Positive type implies if we have a certain branch emitted from the current word, then matching is successful; negative one implies successful matching if we do NOT have a certain branch emitted from the current word.
Appending a # to the front of a label is indicating the label is tagged as a positive branch, and ! as a negative one.
Then now, we can write down our templates to match the two different semantics.

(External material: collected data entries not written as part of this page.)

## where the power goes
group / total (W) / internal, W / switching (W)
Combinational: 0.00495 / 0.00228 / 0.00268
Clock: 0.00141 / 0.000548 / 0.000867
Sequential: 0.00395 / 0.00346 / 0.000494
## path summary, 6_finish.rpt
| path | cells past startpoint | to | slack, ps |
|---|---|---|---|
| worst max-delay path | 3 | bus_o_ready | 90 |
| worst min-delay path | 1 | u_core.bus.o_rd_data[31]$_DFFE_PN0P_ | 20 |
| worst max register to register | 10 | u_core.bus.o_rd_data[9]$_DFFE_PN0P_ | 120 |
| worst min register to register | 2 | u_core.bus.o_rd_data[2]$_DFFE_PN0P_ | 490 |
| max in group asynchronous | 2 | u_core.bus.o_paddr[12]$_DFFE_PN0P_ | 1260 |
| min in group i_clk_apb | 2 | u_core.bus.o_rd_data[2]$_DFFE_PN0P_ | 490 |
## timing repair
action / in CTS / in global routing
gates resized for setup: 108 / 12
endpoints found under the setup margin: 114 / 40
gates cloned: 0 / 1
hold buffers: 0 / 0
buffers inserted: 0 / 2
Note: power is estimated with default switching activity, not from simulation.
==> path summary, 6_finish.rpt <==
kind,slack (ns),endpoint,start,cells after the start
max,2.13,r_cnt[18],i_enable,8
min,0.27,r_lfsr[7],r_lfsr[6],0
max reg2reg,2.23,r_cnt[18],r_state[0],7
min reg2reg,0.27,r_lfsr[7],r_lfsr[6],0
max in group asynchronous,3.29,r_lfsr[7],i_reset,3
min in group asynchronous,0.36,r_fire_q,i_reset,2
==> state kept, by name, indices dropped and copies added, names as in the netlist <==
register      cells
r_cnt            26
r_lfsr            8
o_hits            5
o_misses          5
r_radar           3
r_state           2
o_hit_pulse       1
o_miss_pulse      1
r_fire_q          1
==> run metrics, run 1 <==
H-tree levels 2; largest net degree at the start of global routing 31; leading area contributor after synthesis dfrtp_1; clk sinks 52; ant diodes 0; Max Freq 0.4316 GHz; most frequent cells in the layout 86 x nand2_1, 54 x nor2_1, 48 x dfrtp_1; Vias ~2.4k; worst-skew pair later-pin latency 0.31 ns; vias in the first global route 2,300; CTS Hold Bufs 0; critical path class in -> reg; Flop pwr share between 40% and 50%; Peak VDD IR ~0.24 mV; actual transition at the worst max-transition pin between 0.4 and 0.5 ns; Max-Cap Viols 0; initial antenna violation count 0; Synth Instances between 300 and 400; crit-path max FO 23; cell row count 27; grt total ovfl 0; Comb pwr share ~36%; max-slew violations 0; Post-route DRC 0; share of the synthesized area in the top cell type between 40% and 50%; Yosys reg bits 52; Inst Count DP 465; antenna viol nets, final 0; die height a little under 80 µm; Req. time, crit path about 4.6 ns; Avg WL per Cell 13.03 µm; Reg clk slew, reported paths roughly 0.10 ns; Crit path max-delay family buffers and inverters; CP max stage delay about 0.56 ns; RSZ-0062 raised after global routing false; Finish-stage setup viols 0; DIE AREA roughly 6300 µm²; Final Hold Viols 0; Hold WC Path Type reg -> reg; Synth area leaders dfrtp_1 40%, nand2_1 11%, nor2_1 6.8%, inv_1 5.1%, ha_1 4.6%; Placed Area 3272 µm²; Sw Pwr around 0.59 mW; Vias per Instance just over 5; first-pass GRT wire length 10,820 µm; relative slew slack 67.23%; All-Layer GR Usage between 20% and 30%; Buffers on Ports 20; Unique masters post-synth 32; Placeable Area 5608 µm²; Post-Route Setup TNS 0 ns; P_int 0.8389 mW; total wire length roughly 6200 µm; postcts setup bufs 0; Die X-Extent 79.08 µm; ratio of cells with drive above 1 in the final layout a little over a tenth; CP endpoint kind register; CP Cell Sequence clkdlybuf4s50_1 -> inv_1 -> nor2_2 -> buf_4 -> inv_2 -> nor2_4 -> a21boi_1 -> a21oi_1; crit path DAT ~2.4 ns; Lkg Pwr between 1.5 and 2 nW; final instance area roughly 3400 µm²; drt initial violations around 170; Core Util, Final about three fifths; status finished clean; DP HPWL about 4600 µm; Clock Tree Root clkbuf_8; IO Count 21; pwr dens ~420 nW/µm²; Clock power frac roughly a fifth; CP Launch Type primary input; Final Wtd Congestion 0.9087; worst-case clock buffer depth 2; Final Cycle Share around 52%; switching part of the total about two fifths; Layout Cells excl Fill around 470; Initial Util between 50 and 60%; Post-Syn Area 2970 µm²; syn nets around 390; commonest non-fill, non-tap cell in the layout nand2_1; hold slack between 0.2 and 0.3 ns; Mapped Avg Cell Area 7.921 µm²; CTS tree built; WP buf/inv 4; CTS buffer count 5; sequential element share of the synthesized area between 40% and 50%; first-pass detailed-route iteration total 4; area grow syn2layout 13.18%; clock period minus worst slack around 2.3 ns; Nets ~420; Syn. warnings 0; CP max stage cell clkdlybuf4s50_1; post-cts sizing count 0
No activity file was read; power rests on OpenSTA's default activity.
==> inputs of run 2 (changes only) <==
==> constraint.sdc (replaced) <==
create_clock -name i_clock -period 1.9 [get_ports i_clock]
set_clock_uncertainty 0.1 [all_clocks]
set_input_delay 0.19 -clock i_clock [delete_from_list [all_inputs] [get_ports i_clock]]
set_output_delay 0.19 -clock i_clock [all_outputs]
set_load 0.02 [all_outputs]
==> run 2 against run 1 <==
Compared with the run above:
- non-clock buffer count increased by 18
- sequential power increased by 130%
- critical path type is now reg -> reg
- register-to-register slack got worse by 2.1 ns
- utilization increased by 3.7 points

For the first case, we don't want to see <Ds> no
in the diagram
/one$/ !<Ds> no <Ss> is <Pp> here.
/one$/ !( <Ds> no ) <Ss> is <Pp> here.
For the second case, we must see a <Ds> no
.
/one$/ #<Ds> no <Ss> is <Pp> here
/one$/ #( <Ds> no ) <Ss> is <Pp> here
Of course, the second template can also be written as
no <Ds> one <Ss> is <Pp> here
, but it loses the flavor of branching operator and deviates from the educational intention.
EXAMPLE VI
Another type of branching, called 'grouping', is introduced here, with which we can write optional paths for a template.

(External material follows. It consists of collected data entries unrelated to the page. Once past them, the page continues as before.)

===== src/rtl/rom_fetch_arbiter.sv =====
// Shares one single-port instruction ROM between the fetch port (F) and the
// debug/loader port (D). F has fixed priority; a starvation counter forces a D grant.
module rom_fetch_arbiter #(
   parameter int unsigned DATA_WIDTH   = 32,
   parameter int unsigned ADDR_WIDTH   = 10,
   parameter int unsigned STARVE_LIMIT = 4
) (
   input  logic                  clk,
   input  logic                  rst,
   input  logic                  f_req_valid,
   input  logic [ADDR_WIDTH-1:0] f_req_addr,
   output logic                  f_req_ready,
   output logic                  f_rsp_valid,
   output logic [DATA_WIDTH-1:0] f_rsp_data,
   input  logic                  f_rsp_ready,
   input  logic                  d_req_valid,
   input  logic [ADDR_WIDTH-1:0] d_req_addr,
   output logic                  d_req_ready,
   output logic                  d_rsp_valid,
   output logic [DATA_WIDTH-1:0] d_rsp_data,
   input  logic                  d_rsp_ready,
   output logic [ADDR_WIDTH-1:0] rom_addr,
   input  logic [DATA_WIDTH-1:0] rom_q,
   output logic                  busy
);

   localparam int unsigned CW = $clog2(STARVE_LIMIT + 1);

   typedef enum logic [1:0] {IDLE, READ, RESP} state_t;

   state_t                state, state_nx;
   logic                  grant, grant_nx;          // 1 = D owns the current access
   logic [CW-1:0]         starve_cnt, starve_nx;
   logic [ADDR_WIDTH-1:0] addr_nx;
   logic [DATA_WIDTH-1:0] f_data_nx, d_data_nx;
   logic                  d_win;
   logic                  at_limit;

   always_ff @(posedge clk or posedge rst) begin
      if (rst) begin
         state      <= IDLE;
         grant      <= 1'b0;
         starve_cnt <= '0;
         rom_addr   <= '0;
         f_rsp_data <= '0;
         d_rsp_data <= '0;
      end else begin
         state      <= state_nx;
         grant      <= grant_nx;
         starve_cnt <= starve_nx;
         rom_addr   <= addr_nx;
         f_rsp_data <= f_data_nx;
         d_rsp_data <= d_data_nx;
      end
   end

   always_comb begin
      state_nx    = state;
      grant_nx    = grant;
      starve_nx   = starve_cnt;
      addr_nx     = rom_addr;
      f_data_nx   = f_rsp_data;
      d_data_nx   = d_rsp_data;
      f_req_ready = 1'b0;
      d_req_ready = 1'b0;
      at_limit    = (starve_cnt == CW'(STARVE_LIMIT));
      d_win       = d_req_valid && (!f_req_valid || at_limit);

      case (state)
         IDLE: begin
            if (d_win) begin
               d_req_ready = 1'b1;
               addr_nx     = d_req_addr;
               grant_nx    = 1'b1;
               starve_nx   = '0;
               state_nx    = READ;
            end else if (f_req_valid) begin
               f_req_ready = 1'b1;
               addr_nx     = f_req_addr;
               grant_nx    = 1'b0;
               // Count F grants that bypass a waiting D; saturate at the limit
               if (!d_req_valid)
                  starve_nx = '0;
               else if (!at_limit)
                  starve_nx = starve_cnt + CW'(1);
               state_nx    = READ;
            end
         end
         READ: begin
            if (grant) d_data_nx = rom_q;
            else       f_data_nx = rom_q;
            state_nx = RESP;
         end
         RESP: begin
            if (grant ? d_rsp_ready : f_rsp_ready)
               state_nx = IDLE;
         end
         default: state_nx = IDLE;
      endcase
   end

   assign f_rsp_valid = (state == RESP) && !grant;
   assign d_rsp_valid = (state == RESP) &&  grant;
   assign busy        = (state != IDLE);

endmodule


===== config.mk =====
export PLATFORM = sky130hd
export DESIGN_NAME = rom_fetch_arbiter
export DESIGN_NICKNAME = d
export VERILOG_FILES = /design/src/rtl/rom_fetch_arbiter.sv
export SDC_FILE = /design/constraint.sdc
export NUM_CORES = 1
export LEC_CHECK = 0
export ABC_CLOCK_PERIOD_IN_PS = 3700
export BUFFER_PORTS_ARGS = -buffer_cell sky130_fd_sc_hd__buf_2
export CAP_MARGIN = 20
export CELL_PAD_IN_SITES_DETAIL_PLACEMENT = 1
export CELL_PAD_IN_SITES_GLOBAL_PLACEMENT = 1
export CORE_MARGIN = 3
export CORE_UTILIZATION = 32
export DETAILED_ROUTE_END_ITERATION = 10
export PLACE_DENSITY_LB_ADDON = 0.15
export SYNTH_ARGS = -nofsm -noshare
export SYNTH_HDL_FRONTEND = slang
export SYNTH_SLANG_ARGS = --single-unit

===== constraint.sdc =====
create_clock -name clk -period 3.7 [get_ports clk]
set_input_delay 0.74 -clock clk [delete_from_list [all_inputs] [get_ports clk]]
set_output_delay 0.74 -clock clk [all_outputs]
set_load 0.005 [all_outputs]

# == Word level (Yosys, flattened, before mapping) ==
# Index checks and enable logic that the tools add are counted.
# word_totals
mem_bits_ro,0
wordCells,46
output_inout_bits,79
ram_bits,0
reg_bits,80
memories,0
latch_bits,0
# classes
div_mod_pow,0
bitwise,1
n_eq_ne,6
mux,18
addsub,1
reduce_logical,14
n_lt_le_gt_ge,0
mul,0
shifts,0
# op_table
op,count
$mux W10,2
$mux W3,4
$mux W1,8
$reduce_and A2 Y1,4
$mux W2,3
$ne A3 B3 Y1 const B,2
$pmux W2 S3,1
$reduce_bool A2 Y1,2
$add A3 B1 Y3 const B,1
$eq A3 B3 Y1 const B,1
$logic_and A1 B1 Y1,3
$reduce_and A3 Y1,1
$eq A2 B1 Y1 const B,1
$eq A2 B2 Y1 const B,1
$logic_not A1 Y1,2
$logic_not A2 Y1,1
$ne A2 B2 Y1 const B,1
$logic_or A1 B1 Y1,1
$not A1 Y1,1

# == Longest topological paths before layout ==
# logic_depth
depth_word,5
mapped_depth,6
ltp_nobuf,5

# == Least setup slack after synthesis ==
# No wires, ideal clock.
# synth_timing
path_kind,input port to output port
startpoint,in f_req_valid
endpoint,out f_req_ready
t_arrival_ns,1.210
n_path_buf,0
setup_slack_ns,1.750
t_required_ns,2.960
cell_stages,3
path_cell_list,a21bo_2 nand2_1 and3_1
# synth_via
elab_chain_len,5
word_cells_on_any_way,6
# synth_rtl
item,line,source
start: declaration,10,"input logic f_req_valid,"
$logic_not A1 Y1,67,d_win = d_req_valid && (!f_req_valid || at_limit);
$logic_or A1 B1 Y1,67,
$logic_and A1 B1 Y1,67,
$mux W1 *,71,if (d_win) begin
$mux W1 *,69,case (state)
end: declaration,12,"output logic f_req_ready,"
# Mark *: on every way between the ends. The rest lies on a longest branch, timed or not.

# == Worst setup path after layout ==
# layout_timing
startpoint,reg starve_cnt[0]
endpoint,out f_req_ready
# layout_via
elab_chain_len,5
# layout_rtl
item,line,source
start: declaration,33,"logic [CW-1:0] starve_cnt, starve_nx;"
start signal: assignment,50,starve_cnt <= starve_nx;
$eq A3 B3 Y1,66,at_limit = (starve_cnt == CW'(STARVE_LIMIT));
$logic_or A1 B1 Y1,67,
$logic_and A1 B1 Y1,67,
$mux W1,71,
$mux W1,69,
# No other way between the ends.

==> summary.md <==
| Metric | Value |
|---|---|
| # rows | `36` |
| Post-CTS Setup Repair Bufs | `0` |
| Final nets | `429` |
| Maximum vdd drop | `319 µV` |
| Finished Layout Cells | `507` |
| Detailed placement HPWL | `6090 µm` |
| Synth top cells by count | `dfrtp_1 (80), mux2_2 (35), mux2_4 (30)` |
| Layout area overhead | `30.0%` |
| CTS Sinks | `80` |
| CP endpoint kind | `output pin` |
| Initial Util | `33.7%` |
| TritonRoute pass-1 iters | `4` |
| Height of the die | `109 µm` |
| Largest area contributor in the netlist | `dfrtp_1` |
| Global route overflow | `0` |
| Synth Area in Adders | `0.743%` |
| Leakage | `0.00223 µW` |
| CTS tree | `done` |
| Syn_nets | `292` |
| Clock-pin slew on the worst setup and hold paths | `90 ps` |
| Tcrit/Tclk final | `68.2%` |
| First-pass GRT wire length | `13100 µm` |
| Final RePlAce weighted congestion | `0.822` |
| FF/Latch Area | `2000 µm²` |
| Simple-gate share of the synthesized area | `5.68%` |
| Vias in the first global route | `2498` |
| Die width | `109 µm` |
| Ys async rst share | `100%` |
| Die area | `11800 µm²` |
| Final wirelength | `8210 µm` |
| Unrepaired setup endpoints after global routing | `no` |
| Largest family of logic cells by synthesized area | `multiplexers` |
| Synth Register Bits | `80` |
| Total GRT Usage | `14.4%` |
| Worst-skew pair later-pin latency | `340 ps` |
| Post-CTS sizing | `0` |
| H-tree Lvls | `3` |
| Root Driver | `clkbuf_8` |
| Fmax achieved | `396 MHz` |
| Final Max Tran Viols | `0` |
| Mapped Area | `3370 µm²` |
| Antenna diode count | `0` |
| Crit-path slowest cell | `dfrtp_1` |
| Worst path max stage delay | `390 ps` |
| Total negative slack | `0 ps` |
| Synth top area share | `59.4%` |
| Cell count after placement | `491` |
| Cts hold-fix bufs | `0` |
| Final Hold Fails | `0` |
| Count leader, synth | `dfrtp_1` |
| Mux cell area share after synthesis | `25.4%` |
| IO buf count | `136` |
| Core area | `10000 µm²` |
| Num CTS Buffers | `9` |
| Distinct cells, synth | `26` |
| Total number of vias | `2364` |
| YS warnings | `0` |
| Pin count of the biggest net entering global routing | `33` |
| Delay-heaviest family, CP | `flip-flops` |
| Worst path required time | `2960 ps` |
| Post-synth EDFFs | `0` |
| Cell Pwr Density | `864 nW/µm²` |
| Ratio of cells with drive above 1 in the final layout | `60.2%` |
| Worst setup SP type | `register` |
| Syn Area/Cell | `14.5 µm²` |
| Fillers | `1124` |
| Area occupied by multi-input gates | `1220 µm²` |
| Slew @ Worst Pin | `1020 ps` |
| Synth Area in Compound Gates | `4.20%` |
| Ys flop type | `dfrtp_1` |
| Register area share after synthesis | `59.4%` |
| Initial antenna violation count | `0` |
| Critical Path AT | `1780 ps` |
| Status | `complete, no violations` |
| CTS max path bufs | `2` |
| DR WL/cell | `16.2 µm` |
| Vias per cell | `4.66` |
| Tmin final | `2520 ps` |
| Max Cap Viol | `0` |
| Remaining DRCs | `0` |
| WS Path Type | `register to output pin` |
| Slew HR | `31.8%` |
| Routed Antenna Nets | `0` |
| Ports | `137` |
| Worst clock skew | `9.22 ps` |
| Hold Crit Class | `input pin to async pin` |
| Starting DRT DRC Count | `66` |
| Worst path buffer plus inverter count | `2` |
| Ranking of synthesized cells by area | `dfrtp_1 (59%), mux2_4 (13%), mux2_2 (12%), o221ai_1 (2.6%), inv_1 (1.9%)` |
| Final Setup Violations | `0` |
| Crit-path max FO | `13` |
| Synthesized netlist cell count | `232` |
| Crit path cell chain | `inv_1 -> ha_1 -> a21bo_2 -> nand2_1 -> and3_1 -> buf_2` |
| XOR/XNOR Fraction of Synth Area | `0%` |
## cell type report
type,count,share of cell area [%]
clock buffers,12,3.77
clock inverters,4,1.11
inverters,17,1.49
repair buffers,140,16.2
flip-flops and latches,80,45.7
multi-input cells,121,27.9
well taps,133,3.80
## power breakdown
group | total (µW) | internal, µW | leakage, µW | switching (µW)
registers | 1550 | 1320 | 0.000951 | 233
clock network | 688 | 368 | 0.000113 | 320
logic | 1540 | 905 | 0.00117 | 638
total | 3780 | 2590 | 0.00223 | 1190
## through the flow
| step | area, µm² | hold slack, ps | util [%] | setup WS, ps | total power [µW] |
|---|---|---|---|---|---|
| after global routing | 4380 | 368 | 43.8 | 1040 | 4090 |
| final | 4380 | 358 | 43.8 | 1180 | 3780 |
| after global placement | 4160 | 486 | 41.6 | 1340 | 3110 |
| after floorplan | 3370 | 502 | - | 908 | 2500 |
| after detailed placement | 4160 | 490 | 41.6 | 1290 | 3150 |
| after CTS | 4380 | 355 | 43.8 | 1140 | 3850 |
## worst register-to-register path: cells and delay by family (launching register included)
kind	cells	cell delay (ps)
simple gates	2	1150
flops	1	390
compound gates	1	210
buf+inv	1	310
## placed cells by master, fill, tap and decap left out
| cell | Yosys | final |
|---|---|---|
| o22ai_1 | 2 | 2 |
| nor2_4 | 0 | 1 |
| nor2b_1 | 1 | 1 |
| clkbuf_8 | 0 | 12 |
| buf_2 | 3 | 136 |
| o221ai_1 | 10 | 10 |
| a21bo_2 | 1 | 1 |
| bufinv_16 | 0 | 1 |
| inv_6 | 0 | 1 |
| clkinv_2 | 0 | 3 |
| mux2_4 | 30 | 30 |
| and2_0 | 1 | 1 |
| a32o_1 | 1 | 1 |
| or2_2 | 0 | 1 |
| o311ai_0 | 1 | 1 |
| nand3_1 | 11 | 11 |
| nand2_1 | 1 | 1 |
| and3_1 | 1 | 1 |
| or2_1 | 2 | 1 |
| buf_4 | 3 | 4 |
| dfrtp_1 | 80 | 80 |
| ha_1 | 2 | 2 |
| nor2_1 | 7 | 6 |
| mux2_2 | 35 | 35 |
| nand2b_1 | 2 | 2 |
| inv_1 | 17 | 16 |
| o21ai_0 | 1 | 1 |
| nand4_1 | 10 | 10 |
| mux2i_1 | 1 | 1 |
| a21boi_0 | 1 | 1 |
## layer usage
metal,part of all wire [%],track usage [%],vias to the layer above
met5,0,0,-
met4,1.4,5.41,0
met3,7.3,3.34,11
met2,45,21.9,89
met1,46,20.0,1168
li1,-,-,1096
## kinds of logic (layout without fill, tap and decap cells)
family	Yosys count	after routing
AND/OR/NAND/NOR	36	36
multiplexers	66	66
flip-flops	80	80
adder cells (fa/ha/maj)	2	2
AO/OA/AOI/OAI	17	17
buffers and inverters	31	173
## worst paths after layout
check,from,endpoint,slack (ps),cells past startpoint
min in group clk,f_rsp_data[6]$_DFFE_PP0P_,f_rsp_data[6]$_DFFE_PP0P_,500,1
min reg2reg,f_rsp_data[6]$_DFFE_PP0P_,f_rsp_data[6]$_DFFE_PP0P_,500,1
min,rst,d_rsp_data[25]$_DFFE_PP0P_,360,2
max in group asynchronous,rst,f_rsp_data[31]$_DFFE_PP0P_,2560,3
max reg2reg,state[0]$_DFFE_PP0P_,rom_addr[3]$_DFFE_PP0P_,1480,4
max,starve_cnt[0]$_DFFE_PP0P_,f_req_ready,1180,6
## registers in the layout, indices dropped and copies added (netlist names)
register    flops
f_rsp_data     32
d_rsp_data     32
state           2
grant           1
rom_addr       10
starve_cnt      3
Note: power is estimated with default switching activity, not from simulation.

/John/ @( <Ss> _v_ | <AN> _a_ )
In this case, the matcher will first try to match <Ss> and _v_ after successfully matching John. If it fails, it will try <AN> and _a_ later. @ is used for grouping, with which we can group various template paths together into one. If parentheses without anything appended to the front, @ will be appended.
EXAMPLE VIII
Another operator is designed to capture desired words. In one of the above examples,
%/^Monica/ <I*d> _v_ <Osn> _n_ <Mp> of <Js> Ross
if we add % to some of the word templates like
%/^Monica/ <I*d> %_v_ <Osn> %_n_ <Mp> of <Js> Ross
, then call item()
. The method will return 'blow' and 'apartment' for this example here. This feature is useful for further processing.
EXAMPLE IX
A finer word capturing can be done using (). In the above example,
%/^Monica/ <I*d> %_v_ <Osn> %_n_ <Mp> of <Js> Ross
If we parenthesize Mon in Monica as
%/^(Mon)ica/ <I*d> %_v_ <Osn> %_n_ <Mp> of <Js> Ross
After a successful matching, we can get Mon calling $matcher->item(0).
THE GRAMMAR
The grammar of the template language is listed, and the full grammar with semantic actions are in etc/Grammar.y
START -> RULE END_OF_RULE;
RULE -> WORD_PATTERN LINKS;
LINKS -> LINK | LINK LINKS | PLINKS |
LINKS OR LINKS |
# PLINKS LINKS | @ PLINKS LINKS | ! PLINKS LINKS |
_EPSILON_;
PLINKS -> ( LINKS );
LINK -> LABEL_PATTERN WORD_PATTERN;
LABEL_PATTERN -> LABEL | LABEL_REGULAR_EXPRESSION;
WORD_PATTERN -> WORD_ATOM | % WORD_ATOM;
WORD_ATOM -> WORD | WORD_REGULAR_EXPRESSION | POS_TAG |
! WORD | ! WORD_REGULAR_EXPRESSION | ! POS_TAG;
TO DO ...
The module cannot handle isolated linkages yet, but patches are always welcome. I also need to clean up some part of code. Besides, the interface is so bad for now.
SEE ALSO
COPYRIGHT AND LICENSE
Copyright (C) 2004 by Yung-chung Lin (a.k.a. xern) <xern@cpan.org>
This library is free software; Redistribution and/or modification under the same terms as Perl itself is allowed.